Tuesday, May 5th, 2009

From Kate Linthicum’s Los Angeles Times article, “In the Stillness, Space for a Rebellious Spirit”…

Continuing to meditate, he got sober with the help of a 12-step program. He attended his first meditation retreat in 1991 — with Jack Kornfield, an influential Buddhist teacher who trained as a monk in Thailand and Burma.

Levine liked Kornfield’s message — he went on to study with him — but he said he felt a little out of place.

“I was the only 20-year-old there and certainly the only punk rocker,” he writes. “Looking around, I didn’t see anyone even close to my age. This was my father’s scene, not mine.”

After 10 years of studying Buddhism, Levine was certified to teach by Kornfield. But he wanted to create a new scene — for people like himself, the kind who liked to rock out to bands like Suicidal Tendencies and slam-dance in mosh pits. So he began leading meditation groups in Santa Cruz and San Francisco and in 2003 launched a Dharma Punx group on New York City’s Lower East Side.
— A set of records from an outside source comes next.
$ cat src/design/slfd_parser.sv
// Frame parser state machine: one byte per step, one result per byte.
`include "sync_length_frame_deframer_assert.svh"

module slfd_parser (
   input  logic                 clock,
   input  logic                 reset,
   input  logic                 step,
   input  slfd_pkg::byte_type   rx_byte,
   input  slfd_pkg::cfg_type    cfg,
   output slfd_pkg::result_type result
);
   import slfd_pkg::*;

   phase_type phase_ff, phase_in;
   byte_type  count_ff, count_in;
   byte_type  len_ff, len_in;
   byte_type  kind_ff, kind_in;
   byte_type  check_ff, check_in;
   logic      close_frame;
   logic [ByteWidth:0] count_next;

   assign count_next = {1'b0, count_ff} + 1'b1;

   // Next state and result for the byte at the input
   always_comb begin
      phase_in = phase_ff;
      count_in = count_ff;
      len_in   = len_ff;
      kind_in  = kind_ff;
      check_in = check_ff;
      result   = '0;
      unique case (phase_ff)
         PH_SYNC1: begin
            if (rx_byte == cfg.sync_second) begin
               phase_in = PH_KIND;
            end else begin
               result.frame_dropped = 1'b1;
            end
         end
         PH_KIND: begin
            kind_in  = rx_byte;
            phase_in = PH_LEN;
         end
         PH_LEN: begin
            len_in   = rx_byte;
            count_in = '0;
            phase_in = (rx_byte != '0) ? PH_DATA : PH_CHECK;
         end
         PH_DATA: begin
            result.payload_valid = 1'b1;
            result.payload_byte  = rx_byte;
            result.payload_index = count_ff;
            if (count_next >= {1'b0, len_ff}) begin
               result.payload_last = 1'b1;
               phase_in = PH_CHECK;
            end
            count_in = count_next[ByteWidth-1:0];
         end
         PH_CHECK: begin
            check_in = rx_byte;
            phase_in = PH_END;
         end
         PH_END: begin
            if (rx_byte == cfg.end_marker) begin
               result.frame_done = 1'b1;
               result.check_byte = check_ff;
            end else begin
               result.frame_dropped = 1'b1;
            end
         end
         default: begin
            // Hunt for the first sync byte; the unused code hunts too
            phase_in = (rx_byte == cfg.sync_first) ? PH_SYNC1 : PH_SYNC0;
         end
      endcase

      result.frame_kind   = kind_in;
      result.frame_length = len_in;

      // Drop the frame context once the frame closes either way
      close_frame = result.frame_done | result.frame_dropped;
      if (close_frame) begin
         phase_in = PH_SYNC0;
         count_in = '0;
         len_in   = '0;
         kind_in  = '0;
         check_in = '0;
      end
   end

   // Advance state only when a byte moves through
   always_ff @(posedge clock) begin
      if (reset) begin
         phase_ff <= PH_SYNC0;
         count_ff <= '0;
         len_ff   <= '0;
         kind_ff  <= '0;
         check_ff <= '0;
      end else if (step) begin
         phase_ff <= phase_in;
         count_ff <= count_in;
         len_ff   <= len_in;
         kind_ff  <= kind_in;
         check_ff <= check_in;
      end
   end

   `SLFD_ASSERT_SAME(a_data_count_in_range, clock, reset, phase_ff == PH_DATA, count_ff < len_ff)
   `SLFD_ASSERT_SAME(a_hunt_context_clear, clock, reset, phase_ff == PH_SYNC0, kind_ff == '0 && len_ff == '0 && check_ff == '0)
   `SLFD_ASSERT_NEXT(a_close_returns_to_hunt, clock, reset, step && close_frame, phase_ff == PH_SYNC0)

endmodule
===== config.mk =====
export PLATFORM = sky130hd
export DESIGN_NAME = qs_front
export DESIGN_NICKNAME = d
export VERILOG_FILES = /design/src/rtl/qs_pkg.sv /design/src/rtl/qs_front.sv
export SDC_FILE = /design/constraint.sdc
export NUM_CORES = 2
export LEC_CHECK = 0
export ABC_AREA = 1
export ABC_CLOCK_PERIOD_IN_PS = 14700
export BUFFER_PORTS_ARGS = -buffer_cell sky130_fd_sc_hd__buf_2
export CAP_MARGIN = 20
export CELL_PAD_IN_SITES_DETAIL_PLACEMENT = 0
export CELL_PAD_IN_SITES_GLOBAL_PLACEMENT = 1
export CORE_MARGIN = 2
export CORE_UTILIZATION = 30
export CTS_CLUSTER_SIZE = 40
export DETAILED_ROUTE_END_ITERATION = 10
export GPL_ROUTABILITY_DRIVEN = 0
export GPL_TIMING_DRIVEN = 0
export PLACE_DENSITY_LB_ADDON = 0.1
export SLEW_MARGIN = 10
export SYNTH_ARGS = -nofsm -noshare
export SYNTH_HDL_FRONTEND = slang
export SYNTH_SLANG_ARGS = --single-unit

===== constraint.sdc =====
create_clock -name clk -period 14.7 [get_ports clk]
set_input_delay 2.94 -clock clk [delete_from_list [all_inputs] [get_ports clk]]
set_output_delay 2.94 -clock clk [all_outputs]
set_load 0.05 [all_outputs]
### config.mk
export PLATFORM = sky130hd
export DESIGN_NAME = qs_queue
export DESIGN_NICKNAME = d
export VERILOG_FILES = /design/src/rtl/qs_pkg.sv /design/src/rtl/qs_queue.sv
export SDC_FILE = /design/constraint.sdc
export NUM_CORES = 1
export LEC_CHECK = 0
export ABC_AREA = 1
export BUFFER_PORTS_ARGS = -buffer_cell sky130_fd_sc_hd__buf_2
export CAP_MARGIN = 20
export CORE_ASPECT_RATIO = 0.5
export CORE_MARGIN = 2
export CORE_UTILIZATION = 54
export CTS_BUF_LIST = sky130_fd_sc_hd__clkbuf_16
export DETAILED_ROUTE_END_ITERATION = 10
export HOLD_SLACK_MARGIN = 0.03
export PLACE_DENSITY_LB_ADDON = 0.1
export SLEW_MARGIN = 20
export SYNTH_ARGS = -nofsm -noshare
export SYNTH_HDL_FRONTEND = slang
export SYNTH_SLANG_ARGS = --single-unit
### constraint.sdc
create_clock -name clk -period 14.4 [get_ports clk]
set_input_delay 2.88 -clock clk [delete_from_list [all_inputs] [get_ports clk]]
set_output_delay 2.88 -clock clk [all_outputs]
set_load 0.01 [all_outputs]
He moved to Los Angeles three and a half years ago and founded Against the Stream last year.

Though he draws inspiration from many strains of Buddhism (including Thai, Sri Lankan and Burmese), he said, he has tried to tear down the hierarchical difference between teacher and student that is common in those forms.

“I tend to present the teachings as a peer, as, ‘We are all in this together seeking happiness,’ ” he said. “We are all the students. Can we take the wisdom and the compassion of the Buddha’s teachings and roots and leave behind some of the other things that I see as corruptions — the dogma, the power, the patriarchy and superstition?”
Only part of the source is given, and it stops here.